We are often asked if we can help uncover a lost memory using hypnosis. What we’re talking about here is not “I have a bad memory” territory, but rather an “I think something happened to me and I’ve blocked it out” situation.

It is understandable for people to want to make sense of current difficulties by looking to the past and trying to work out “why” they are experiencing what they do.

It is true that hypnosis can be used to access memories of past events. It is true that sometimes healing requires that we acknowledge the affects of past incidents or relationships that we perhaps avoid thinking too much about – that we have perhaps “blocked” from our conscious awareness.

Our motivation matters with memory recovery. When we experience something traumatic we may develop amnesia around that experience, such as occurs when a person has a car accident but retains no memory of the accident. We see this as a protective function of the mind, and would question why remembering (or reliving) that trauma would be of benefit.

It is also worth remembering that our memories can be unreliable.

People often think that memory is like a video recording, but memory is a construct – we make it up of different elements. We attach meaning to memories according to our emotions and the way we understand our world. Because we change over time, our memories change over time. How we remember something (the details: the visual picture, what we heard, etc) will depend very much on the emotional state we were in when the memory was created, along with the emotions we have attached to that memory as time has passed – as well as our current emotional state.
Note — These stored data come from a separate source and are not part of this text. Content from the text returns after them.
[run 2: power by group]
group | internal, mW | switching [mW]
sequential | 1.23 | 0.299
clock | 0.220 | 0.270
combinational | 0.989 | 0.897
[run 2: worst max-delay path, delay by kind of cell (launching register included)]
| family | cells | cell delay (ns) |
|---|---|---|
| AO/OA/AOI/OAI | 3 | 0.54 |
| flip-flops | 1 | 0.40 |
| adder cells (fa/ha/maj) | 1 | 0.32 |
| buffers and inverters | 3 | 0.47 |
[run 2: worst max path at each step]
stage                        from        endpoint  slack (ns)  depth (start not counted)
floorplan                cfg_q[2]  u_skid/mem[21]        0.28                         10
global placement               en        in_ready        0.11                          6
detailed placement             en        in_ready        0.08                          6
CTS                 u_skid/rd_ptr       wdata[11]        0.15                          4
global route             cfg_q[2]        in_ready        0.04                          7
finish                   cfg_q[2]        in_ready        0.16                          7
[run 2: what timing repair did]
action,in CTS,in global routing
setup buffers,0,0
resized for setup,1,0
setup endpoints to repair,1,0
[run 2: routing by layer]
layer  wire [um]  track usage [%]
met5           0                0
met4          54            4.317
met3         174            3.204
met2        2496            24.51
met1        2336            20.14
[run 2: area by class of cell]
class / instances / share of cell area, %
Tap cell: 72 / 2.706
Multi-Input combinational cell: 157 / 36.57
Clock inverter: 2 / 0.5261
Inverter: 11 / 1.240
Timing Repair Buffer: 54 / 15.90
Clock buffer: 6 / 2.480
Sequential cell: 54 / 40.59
--- config.mk ---
export PLATFORM = sky130hd
export DESIGN_NAME = noc_link_mux
export DESIGN_NICKNAME = d
export VERILOG_FILES = /design/src/rtl/router_pkg.sv /design/src/rtl/rt_lane_fifo.sv /design/src/rtl/noc_link_mux.sv
export SDC_FILE = /design/constraint.sdc
export NUM_CORES = 1
export LEC_CHECK = 0
export CORE_MARGIN = 3
export CORE_UTILIZATION = 55
export DETAILED_ROUTE_END_ITERATION = 16
export PLACE_DENSITY = 0.88
export SETUP_SLACK_MARGIN = 0.4
export SYNTH_ARGS = -nofsm -noshare
export SYNTH_HDL_FRONTEND = slang
export SYNTH_SLANG_ARGS = --single-unit
--- constraint.sdc ---
create_clock -name clk -period 6.21 [get_ports clk]
set_clock_uncertainty 0.15 [all_clocks]
set_input_delay 1.242 -clock clk [delete_from_list [all_inputs] [get_ports clk]]
set_output_delay 1.242 -clock clk [all_outputs]
set_load 0.01 [all_outputs]
<file path="src/rtl/lcd_sw_pkg.sv">
// Shared definitions for the front-panel LCD/switch link: FSM encoding,
// default transfer length and chip-select selector values.
package lcd_sw_pkg;

    typedef enum logic [2:0] {
        ST_IDLE  = 3'd0,
        ST_SETUP = 3'd1,
        ST_SHIFT = 3'd2,
        ST_HOLD  = 3'd3,
        ST_DONE  = 3'd4
    } state_t;

    localparam int   LCD_SW_DATA_W = 24;

    localparam logic CS_SEL_LCD = 1'b0;
    localparam logic CS_SEL_SW  = 1'b1;

endpackage

</file>
<file path="src/rtl/lcd_sw_spi_master.sv">
// SPI mode-3 master for the LCD/switch link: MSB-first word out on MOSI,
// word in from MISO, one active-low chip select per downstream device.
module lcd_sw_spi_master
    import lcd_sw_pkg::*;
#(
    parameter int DATA_W   = LCD_SW_DATA_W,
    parameter int CLK_DIV  = 50,
    parameter int CS_SETUP = 10,
    parameter int CS_HOLD  = 10
) (
    input  logic              i_clk,
    input  logic              i_rst,
    input  logic              i_spi_start,
    input  logic [DATA_W-1:0] i_mosi_data,
    input  logic              i_cs_sel,
    output logic [DATA_W-1:0] o_miso_data,
    output logic              o_busy,
    output logic              o_done,
    output logic              o_sclk,
    output logic              o_mosi,
    input  logic              i_miso,
    output logic              o_lcd_cs_n,
    output logic              o_sw_cs_n
);

    localparam int BIT_W  = $clog2(DATA_W) + 1;
    localparam int HALF_W = $clog2(CLK_DIV) + 1;
    localparam int CS_MAX = (CS_SETUP > CS_HOLD) ? CS_SETUP : CS_HOLD;
    localparam int CS_W   = $clog2(CS_MAX) + 1;

    localparam logic [BIT_W-1:0]  BIT_LAST   = BIT_W'(DATA_W - 1);
    localparam logic [HALF_W-1:0] HALF_LAST  = HALF_W'(CLK_DIV - 1);
    localparam logic [CS_W-1:0]   SETUP_LAST = CS_W'(CS_SETUP - 1);
    localparam logic [CS_W-1:0]   HOLD_LAST  = CS_W'(CS_HOLD - 1);

    state_t              r_state;
    logic [DATA_W-1:0]   r_tx;
    logic [DATA_W-1:0]   r_rx;
    logic [BIT_W-1:0]    r_bit;
    logic [HALF_W-1:0]   r_half;
    logic [CS_W-1:0]     r_cs_cnt;

    always_ff @(posedge i_clk or negedge i_rst) begin
        if (!i_rst) begin
            r_state     <= ST_IDLE;
            r_tx        <= '0;
            r_rx        <= '0;
            r_bit       <= '0;
            r_half      <= '0;
            r_cs_cnt    <= '0;
            o_miso_data <= '0;
            o_busy      <= 1'b0;
            o_done      <= 1'b0;
            o_sclk      <= 1'b1;
            o_mosi      <= 1'b0;
            o_lcd_cs_n  <= 1'b1;
            o_sw_cs_n   <= 1'b1;
        end else begin
            o_done <= 1'b0;
            case (r_state)
                ST_IDLE: begin
                    if (i_spi_start) begin
                        // r_tx keeps only the bits still to be sent, MSB-aligned
                        r_state    <= ST_SETUP;
                        r_tx       <= {i_mosi_data[DATA_W-2:0], 1'b0};
                        r_rx       <= '0;
                        r_cs_cnt   <= '0;
                        o_mosi     <= i_mosi_data[DATA_W-1];
                        o_busy     <= 1'b1;
                        o_lcd_cs_n <= (i_cs_sel != CS_SEL_LCD);
                        o_sw_cs_n  <= (i_cs_sel != CS_SEL_SW);
                    end
                end
                ST_SETUP: begin
                    if (r_cs_cnt == SETUP_LAST) begin
                        r_state <= ST_SHIFT;
                        o_sclk  <= 1'b0;
                        r_half  <= '0;
                        r_bit   <= '0;
                    end else begin
                        r_cs_cnt <= r_cs_cnt + 1'b1;
                    end
                end
                ST_SHIFT: begin
                    if (r_half != HALF_LAST) begin
                        r_half <= r_half + 1'b1;
                    end else begin
                        r_half <= '0;
                        if (!o_sclk) begin
                            o_sclk <= 1'b1;
                            r_rx   <= {r_rx[DATA_W-2:0], i_miso};
                        end else if (r_bit == BIT_LAST) begin
                            r_state  <= ST_HOLD;
                            r_cs_cnt <= '0;
                        end else begin
                            o_sclk <= 1'b0;
                            o_mosi <= r_tx[DATA_W-1];
                            r_tx   <= {r_tx[DATA_W-2:0], 1'b0};
                            r_bit  <= r_bit + 1'b1;
                        end
                    end
                end
                ST_HOLD: begin
                    if (r_cs_cnt == HOLD_LAST) begin
                        r_state     <= ST_DONE;
                        o_lcd_cs_n  <= 1'b1;
                        o_sw_cs_n   <= 1'b1;
                        o_done      <= 1'b1;
                        o_miso_data <= r_rx;
                        o_mosi      <= 1'b0;
                    end else begin
                        r_cs_cnt <= r_cs_cnt + 1'b1;
                    end
                end
                ST_DONE: begin
                    r_state <= ST_IDLE;
                    o_busy  <= 1'b0;
                end
                default: begin
                    r_state <= ST_IDLE;
                end
            endcase
        end
    end

endmodule
</file>
<file path="config.mk">
export PLATFORM = sky130hd
export DESIGN_NAME = lcd_sw_spi_master
export DESIGN_NICKNAME = d
export VERILOG_FILES = /design/src/rtl/lcd_sw_pkg.sv /design/src/rtl/lcd_sw_spi_master.sv
export SDC_FILE = /design/constraint.sdc
export NUM_CORES = 1
export LEC_CHECK = 0
export ABC_AREA = 1
export ABC_CLOCK_PERIOD_IN_PS = 2270
export BUFFER_PORTS_ARGS = -buffer_cell sky130_fd_sc_hd__buf_2
export CORE_UTILIZATION = 58
export DETAILED_ROUTE_END_ITERATION = 12
export GPL_TIMING_DRIVEN = 0
export PLACE_DENSITY = 0.9
export REMOVE_ABC_BUFFERS = 1
export SYNTH_ARGS = -nofsm -noshare
export SYNTH_HDL_FRONTEND = slang
export SYNTH_SLANG_ARGS = --single-unit
</file>
<file path="constraint.sdc">
create_clock -name i_clk -period 2.27 [get_ports i_clk]
set_clock_uncertainty 0.1 [all_clocks]
set_input_delay 0.681 -clock i_clk [delete_from_list [all_inputs] [get_ports i_clk]]
set_output_delay 0.681 -clock i_clk [all_outputs]
set_load 0.02 [all_outputs]
</file>
# --- After elaboration in Yosys (flattened, before gate mapping) ---
# Cells that the tools add are included.
totals:
  regBits: 99
  latchBits: 0
  mem_bits_rw: 0
  rom_bits: 0
  inputBits: 29
  output_inout_bits: 30
  elab_cells: 101
  n_memories: 0
op_classes:
  addsub: 3
  multipliers: 0
  div: 0
  magnitude_cmp: 0
  n_eq_ne: 16
  shifts: 0
  n_mux: 49
  n_bitwise: 1
  reduce_logical: 19
ops:
  columns: ["cell", "count"]
  rows:
  - ["$mux 24", 7]
  - ["$pmux 24 s2", 2]
  - ["$mux 5", 5]
  - ["$mux 6", 4]
  - ["$mux 3", 6]
  - ["$ne 2x2->1 const B", 9]
  - ["$reduce_and 6->1", 3]
  - ["$pmux 5 s3", 1]
  - ["$mux 1", 14]
  - ["$mux 7", 2]
  - ["$pmux 7 s2", 1]
  - ["$pmux 3 s4", 1]
  - ["$pmux 6 s2", 1]
  - ["$reduce_and 5->1", 2]
  - ["$pmux 1 s2", 4]
  - ["$reduce_bool 2->1", 4]
  - ["$add 7x1->7 const B", 1]
  - ["$ne 7x6->1 const B", 1]
  - ["$add 6x1->6 const B", 1]
  - ["$eq 3x2->1 const B", 2]
  - ["$eq 6x5->1 const B", 1]
  - ["$reduce_and 2->1", 3]
  - ["$reduce_and 3->1", 2]
  - ["$reduce_bool 3->1", 2]
  - ["other kinds (9)", 9]

# --- Depth between registers and ports, before layout ---
# Gate-level depths: netlist of the first run.
depth:
  word_depth: 5
  depth_mapped: 12
  mapped_depth_nobuf: 11

# --- Least setup slack after synthesis of the first run ---
# No wires, ideal clock.
synth_path:
  kind: "input-to-reg"
  from: "in i_spi_start"
  to: "reg r_rx[0]"
  setup_ps: 117
  arrival_time_ps: 1409
  required_time_ps: 2053
  setup_slack_ps: 644
  cell_stages: 6
  n_path_buf: 1
  path_cell_list: "nand3b_2 -> nand2_1 -> nor2_8 -> buf_4 -> nand3_1 -> nand2_1"
synth_between:
  elab_chain_len: 2
synth_lines:
  columns: ["item", "line", "text"]
  rows:
  - ["from (decl)", "lcd_sw_spi_master.sv:13", "input logic i_spi_start,"]
  - ["$ne 2x2->1 (no source line)", null, null]
  - ["$reduce_and 4->1 (no source line)", null, null]
  - ["to (signal assigned)", "lcd_sw_spi_master.sv:91", "r_rx <= {r_rx[DATA_W-2:0], i_miso};"]
  - ["to (decl)", "lcd_sw_spi_master.sv:38", "logic [DATA_W-1:0] r_rx;"]
# Every way passes these cells.
# A chain may end at the register's enable or synchronous reset.

# --- Worst setup path after layout of the first run ---
layout_path:
  from: "reg r_state[2]"
  to: "reg r_tx[1]"
layout_between:
  elab_chain_len: 3
  elab_cells_between_ends: 9
  cone_classes: "eq/ne: 5; mux: 1; reduce/logical: 3"
layout_lines:
  columns: ["item", "line", "text"]
  rows:
  - ["from (decl)", "lcd_sw_spi_master.sv:36", "state_t r_state;"]
  - ["from (signal assigned)", "lcd_sw_spi_master.sv:45", "r_state <= ST_IDLE;"]
  - ["from (signal assigned)", "lcd_sw_spi_master.sv:64", "r_state <= ST_SETUP;"]
  - ["from (signal assigned)", "lcd_sw_spi_master.sv:76", "r_state <= ST_SHIFT;"]
  - ["$eq 3x2->1 or $logic_not 3->1 (tied branches)", "lcd_sw_spi_master.sv:60", "case (r_state)"]
  - ["$ne 2x2->1 (no source line) or $reduce_bool 2->1 (tied branches)", null, null]
  - ["$reduce_and 5->1 (no source line)", null, null]
  - ["to (signal assigned)", "lcd_sw_spi_master.sv:65", "r_tx <= {i_mosi_data[DATA_W-2:0], 1'b0};"]
  - ["to (signal assigned)", "lcd_sw_spi_master.sv:98", "r_tx <= {r_tx[DATA_W-2:0], 1'b0};"]
  - ["to (decl)", "lcd_sw_spi_master.sv:37", "logic [DATA_W-1:0] r_tx;"]
# Several ways; a longest one is shown, not always the timed one.

==> metrics, run 1 <==
layout cells sized above 1 0.169; Power Dens Cells 835 mW/mm2; Worst Hold Class in2async; CTS Hold Bufs 0; n_diodes 0; placed instance area 0.00495 mm2; FF-to-FF End r_tx[1]; Worst path depth 6; final non-filler cell area 0.00521 mm2; FP Rows 32; top cell type's share of synthesized area 0.513; Synth top cells by count nand2_1 (297), dfrtp_1 (95), nand3_1 (61); Cell variety after synth 35; drt wl/cell about 14 um; io pins 59; Post-synth EDFFs 0; worst reg-to-reg path cell count 6; Simple-Gate Fraction of Synth Area 0.362; Worst R2R Start r_state[2]; vias in the first global route between 3000 and 4000; Core Footprint approximately 0.0077 mm2; Critical-path top delay cell dfrtp_1; detailed placement HPWL roughly 6400 um; clock sink total around 100; yosys warns 0; most used cell, CP nor2_4; multiplexer share of the synthesized area 0; CTS Buffer Depth 2; clk slew on worst S/H paths approximately 0.10 ns; total wire length 10200 um; Compound-Gate Fraction of Synth Area 0.0310; final setup fails 0; leakage power 0.00297 uW; GRT Total Usage 0.253; critical path cell sequence nor2_4 > nand2_8 > nor2_1 > nor2_4 > nand2_4 > o21ai_0; first-pass GRT wire length 16700 um; family with the most delay on the worst path simple AND/OR/NAND/NOR gates; Rel. slew slack 0.644; Clock Tree Root clkbuf_8; TritonCTS clock tree yes; share of synthesized cell area in full adder, half adder and majority cells 0.0135; Via density 5.40; CP Data Required Time 2.41 ns; Die Wd 91.4 um; antenna violations before repair 0; nets 669; VDD IR max 0.000489 V; CP Class reg2reg; flops & latches, synth 98; FFs w/ async S/R, synth 1.00; die footprint about 0.0084 mm2; area growth from synthesis to final layout 12.4%; Num CTS Buffers 9; synthesized instance count a little under 600; most numerous cell in the Yosys netlist nand2_1; largest family of logic cells by synthesized area simple AND/OR/NAND/NOR gates; Initial DRC Count 269; Critical Path AT 2.29 ns; Worst Setup SP r_state[2]; top_reg_cell synth dfrtp_1; Skew-Pair Late Insertion Delay around 0.37 ns; IO Port Bufs 58; Area contributors post-synth dfrtp_1 (51%), nand2_1 (24%), nand3_1 (6.6%); Mapped Area 0.00464 mm2; Slew @ Worst Pin 0.533 ns; CTS H-tree depth 3; status finished, final reports clean; GP Congestion 0.883; ANT nets after route 0; Final Hold Vio Count 0; Synth Area per Inst 7.98 um2; register-to-register setup slack about 0.12 ns; crit path launch type flip-flop; Max Fclk 0.464 GHz; starting density of the core 0.600; cell accounting for the most synthesized area dfrtp_1; die height 91.4 um; register area share after synthesis 0.530; Final Cycle Share 0.949; total grt overflow 0; MaxCap Viol Count 0; Synth Area in XOR/XNOR 0.0113; largest net degree at the start of global routing between 70 and 80; RSZ-0062 raised after global routing false; DRT Pass-1 Iters 5; Slew Limit Fails 0; via count about 4000; final core occ 0.674; Crit path largest cell delay 0.46 ns; Setup crit end kind flip-flop; Hold WS 0.0979 ns; WP buf/inv 0; fin crit period 2.15 ns; DRC viols 0; crit path max fanout 32
## sequential cells by signal (all words and copies together), names as in the netlist
name         count
o_busy           1
r_rx            24
o_sw_cs_n        1
o_lcd_cs_n       1
o_miso_data     24
o_mosi           1
o_done           1
r_tx            23
r_cs_cnt         5
o_sclk           1
r_half           7
r_state          3
r_bit            6
## power by group
part / internal [uW] / switching, uW
logic: 348 / 568
registers: 2090 / 268
clock network: 417 / 656
## how the worst max path moves through the flow
stage	slack [ns]	endpoint
6_report	0.12	r_tx[1]
5_1_grt	0.01	r_tx[1]
4_1_cts	0.09	o_miso_data[11]
3_5_place_dp	-0.44	r_tx[1]
3_3_place_gp	-0.50	r_tx[11]
2_1_floorplan	0.15	r_tx[1]
## cell usage in the layout (no fill, tap or decap), types with 2 or more instances in the layout
| cell type | instances |
|---|---|
| clkbuf_8 | 9 |
| dfrtp_1 | 95 |
| clkinvlp_4 | 2 |
| o21ai_1 | 2 |
| inv_2 | 4 |
| nor3b_1 | 2 |
| a31oi_1 | 2 |
| nand2_4 | 2 |
| nor2_1 | 19 |
| nand4_1 | 2 |
| nor2_4 | 4 |
| o22ai_1 | 2 |
| o21ai_0 | 13 |
| nor2_2 | 6 |
| buf_4 | 3 |
| inv_4 | 2 |
| inv_8 | 2 |
| xnor2_1 | 2 |
| a21oi_1 | 4 |
| nand3_1 | 61 |
| buf_2 | 57 |
| xor2_1 | 4 |
| ha_1 | 5 |
| nand3_2 | 2 |
| inv_1 | 18 |
| dfstp_2 | 3 |
| nand2_1 | 297 |
## worst register-to-register path, stage by stage, from the launching register on
cell	delay [ns]
dfrtp_1	0.46
nor2_4	0.24
nand2_8	0.21
nor2_1	0.43
nor2_4	0.18
nand2_4	0.26
o21ai_0	0.15
## through the flow
stage                     total power, uW  setup slack (ns)  std cells  TNS, ns
final                                4350             0.117        742        0
after floorplan                      2970             0.146        559        0
after detailed placement             3270            -0.441        720    -8.09
after global routing                 4630            0.0107        742        0
after CTS                            4340            0.0908        738        0
after global placement               3170            -0.496        719   -54.13
## layout make-up
cell class,instances,area [um2]
Clock buffer,9,124
Multi-Input combinational cell,439,1990
Tap cell,102,128
Fill cell,602,2520
Timing Repair Buffer,61,335
Sequential cell,98,2460
Inverter,26,115
Clock inverter,7,60.1
## cell families (layout without fill, tap and decap cells)
kind of cell,Yosys count,after routing
adder cells (fa/ha/maj),5,5
AND/OR/NAND/NOR,398,401
buffers and inverters,48,103
AO/OA/AOI/OAI,26,27
flip-flops,98,98
XOR/XNOR,6,6
## layer usage
| layer | vias to the layer above | global-route usage | part of all wire |
|---|---|---|---|
| met1 | 1877 | 0.307 | 0.40 |
| met5 | - | 0 | 0 |
| met4 | 0 | 0.0833 | 0.025 |
| met3 | 28 | 0.0561 | 0.062 |
| met2 | 171 | 0.445 | 0.51 |
| li1 | 1931 | - | - |
## what timing repair did
action                     in CTS  in global routing
setup endpoints to repair      47                 59
resized for setup               4                  2
buffers inserted                0                  2
cloned                          2                  2
pin swaps                       2                  3
(Power assumes the default switching activity.)
==> run 2: changes to the inputs <==
- ABC_AREA: 1 -> not set
- CORE_UTILIZATION: 58 -> 57
- PLACE_DENSITY: 0.9 -> 0.89
==> run 2 against run 1 <==
Net effect: wire length shrank 12%; via count down 22%; hold slack improved by 0.10 ns; non-clock buffer count grew 5; count of clock-buffer cells in the layout is 1 higher; combinational power increased by 53%; power rose by 14%; die area is 4.2% lower; synthesized cell count down 34%; critical endpoint is now r_bit[2].
==> metrics, run 2 <==
status finished, final reports clean; Setup crit end kind flip-flop; leakage power 0.00250 uW (-16%); yosys warns 0 (unchanged); Clock Tree Root clkbuf_8; total wire length 8940 um (-12%); Power Dens Cells 987 mW/mm2 (+18%); Synth top cells by count dfrtp_1 (95), nand2_1 (85), mux2_2 (41); ANT nets after route 0 (unchanged); commonest cells after routing, fill and taps aside dfrtp_1 (94), nand2_1 (85), buf_2 (57); crit path launch type flip-flop; number of fill cells 515 (-14%); VDD IR max 0.000472 V (-3.6%); Core Footprint 0.00733 mm2 (-5.1%); clk slew on worst S/H paths 0.10 ns (about the same); Worst Hold Class in2async; DRC viols 0 (unchanged); Worst R2R Start r_half[1]; Cells after DPL 525 (-27%); layout cells sized above 1 0.324 (+0.155); register area share after synthesis 0.563 (+0.0334); first-pass GRT wire length 14200 um (-15%); Gate power share 0.282 (+0.072); most numerous cell in the Yosys netlist dfrtp_1; fin cells 547 (-26%); Synth Area per Inst 11.4 um2 (+42%); die footprint 0.00801 mm2 (-4.2%); Via density 5.74 (+6.3%); crit path max fanout 6 (-81%); Mapped Area 0.00436 mm2 (-5.9%); fin crit period 2.21 ns (+0.0534 ns); M2 GR Usage 0.400 (-0.0451); CP Class reg2reg; n_diodes 0 (unchanged); Simple-Gate Fraction of Synth Area 0.152 (-0.210); Synth Area in XOR/XNOR 0.00602 (-0.00531); CTS Hold Bufs 0 (unchanged); Final Cycle Share 0.972 (+0.0235); CP Data Required Time 2.41 ns (about the same); synthesized instance count 384 (-34%); vias in the first global route 3018 (-18%); worst reg-to-reg path cell count 8 (+2); largest family of logic cells by synthesized area simple AND/OR/NAND/NOR gates; Max Fclk 0.453 GHz (-2.4%); TritonCTS clock tree yes; Final Hold Vio Count 0 (unchanged); sequential power share 0.484 (-0.059); setup TNS 0 ns (unchanged); via count 3141 (-22%); power share of the clock group 0.233 (-0.014); top cell type's share of synthesized area 0.545 (+0.0324); flops & latches, synth 98 (unchanged); drt wl/cell 16.3 um (+19%); die height 89.5 um (-2.1%); share of synthesized cell area in full adder, half adder and majority cells 0.0143 (+0.000851); final setup fails 0 (unchanged); met3 global-route usage 0.0591 (+0.00298); Num CTS Buffers 9 (unchanged); top_reg_cell synth dfrtp_1; Critical Path AT 2.35 ns (+0.06 ns); detailed placement HPWL 5630 um (-11%); CTS H-tree depth 3 (unchanged); most common cell after layout, fill and taps aside dfrtp_1; Rel. slew slack 0.581 (-0.0634); Sw Ratio 0.327 (-0.0154); multiplexer share of the synthesized area 0.118 (+0.118); Slew @ Worst Pin 0.626 ns (+0.0932 ns); antenna violations before repair 0 (unchanged); largest net degree at the start of global routing 53 (-29%); final core occ 0.684 (+0.0102); Post-synth EDFFs 0 (unchanged); Cell variety after synth 51 (+46%); GP Congestion 0.834 (-5.6%); GR Util met1 0.303 (-0.00435); FP Rows 31 (-3.1%); DRT Pass-1 Iters 5 (unchanged); FFs w/ async S/R, synth 1.00 (unchanged); io pins 59 (unchanged); FF-to-FF End r_bit[2]; GRT busiest layer met2; MaxCap Viol Count 0 (unchanged); cell accounting for the most synthesized area dfrtp_1; top flop regs o_miso_data x24, r_rx x24, r_tx x23; Compound-Gate Fraction of Synth Area 0.110 (+0.0794); Skew-Pair Late Insertion Delay 0.37 ns (about the same); Die Wd 89.5 um (-2.1%); CTS Buffer Depth 2 (unchanged); starting density of the core 0.595 (-0.00508); nets 477 (-29%); total grt overflow 0 (unchanged); clock sink total 98 (unchanged); final worst setup slack 0.0632 ns (-0.0534 ns); Hold WS 0.200 ns (+0.102 ns); Area contributors post-synth dfrtp_1 (55%), mux2_2 (11%), nand2_1 (7.3%); register-to-register setup slack 0.06 ns (-0.05 ns); IO Port Bufs 58 (unchanged); Switching Power 1620 uW (+8.7%); area growth from synthesis to final layout 15.0%; Int Pwr 3330 uW (+16%); Slew Limit Fails 0 (unchanged); Initial DRC Count 244 (-9.3%); GRT Total Usage 0.238 (-0.0150); Post-Place Setup Slack -0.950 ns (-0.509 ns)
==> run 2: how the worst max path moves through the flow <==
| stage | startpoint | end | slack (ns) | cells after the start |
|---|---|---|---|---|
| final | r_half[1] | r_bit[2] | 0.06 | 8 |
| after global routing | r_half[1] | r_bit[5] | -0.07 | 8 |
| after CTS | r_half[1] | r_rx[17] | 0.005 | 6 |
| after detailed placement | r_state[1] | r_rx[6] | -0.95 | 4 |
| after global placement | r_state[1] | r_tx[6] | -1.14 | 3 |
| after floorplan | r_state[1] | r_tx[10] | -0.51 | 3 |
==> run 2: cells by family after synthesis <==
family / count (synthesis)
multiplexers: 46
AO/OA/AOI/OAI: 69
buffers and inverters: 26
flip-flops: 98
XOR/XNOR: 3
AND/OR/NAND/NOR: 137
adder cells (fa/ha/maj): 5
==> run 2: worst max-delay path: stages (launching register included) <==
cell,delay (ns)
dfrtp_1,0.43
inv_1,0.08
ha_1,0.16
or4b_4,0.52
nor3_4,0.19
buf_4,0.16
a31oi_2,0.14
o21ai_0,0.19
o21ai_0,0.12
==> run 2: power groups by stage <==
stage          logic (uW)  registers (uW)  clock network, uW
3_3_place_gp         1180            2410                  0
6_report             1400            2400               1160
5_1_grt              1530            2450               1250
4_1_cts              1360            2390               1170
2_1_floorplan         925            2400                  0
3_5_place_dp         1260            2450                  0
==> run 2: what timing repair did <==
item,CTS,global route
buffers inserted,1,5
resized for setup,8,7
pin swaps,0,3
endpoints found under the hold margin,0,0
endpoints found under the setup margin,95,56
==> run 2: metal layers <==
metal	up-vias	part of all wire
li1	1465	-
met1	1565	0.42
met2	91	0.51
met3	20	0.052
met4	0	0.019
met5	-	0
There is also a phenomenon known as ‘false memory’, whereby people’s minds will  construct a memory of something that never happened. Sometimes this can occur by the influence of other people. Say you are finding it difficult to maintain a happy relationship. Examples of the way a false memory could be created by an another person might involve:

Leading questions based on beliefs (“What did your parents do that made you find it so difficult to keep a relationship?”);
Assumptions based on beliefs (“Your relationship problems must stem back to an abusive parent.”);
These are extreme examples, and are very lazy (and old-fashioned) therapeutic ideas. We include them here simply to illustrate our point.

If you ask us about being hypnotised to remember something, we will usually ask you a series of questions, such as:

1. What do you think you’ll remember?

2. Why do you want to remember?

3. If you “uncover” that memory, what will that mean for you?

Usually the answers to these questions point to people wanting to realise a change in their current and future experience of life. If all of our focus is on the past, we are focusing on something that we cannot influence or change.

Happily, we can influence and change our current experience, and our future is still yet to be created. If we focus our intention on creating change in the now, then we really can begin to make ourselves a better future, and learn more about ourselves along the way.

To quote the late, great Milton Erickson: “Change will lead to insight more often than insight will lead to change’.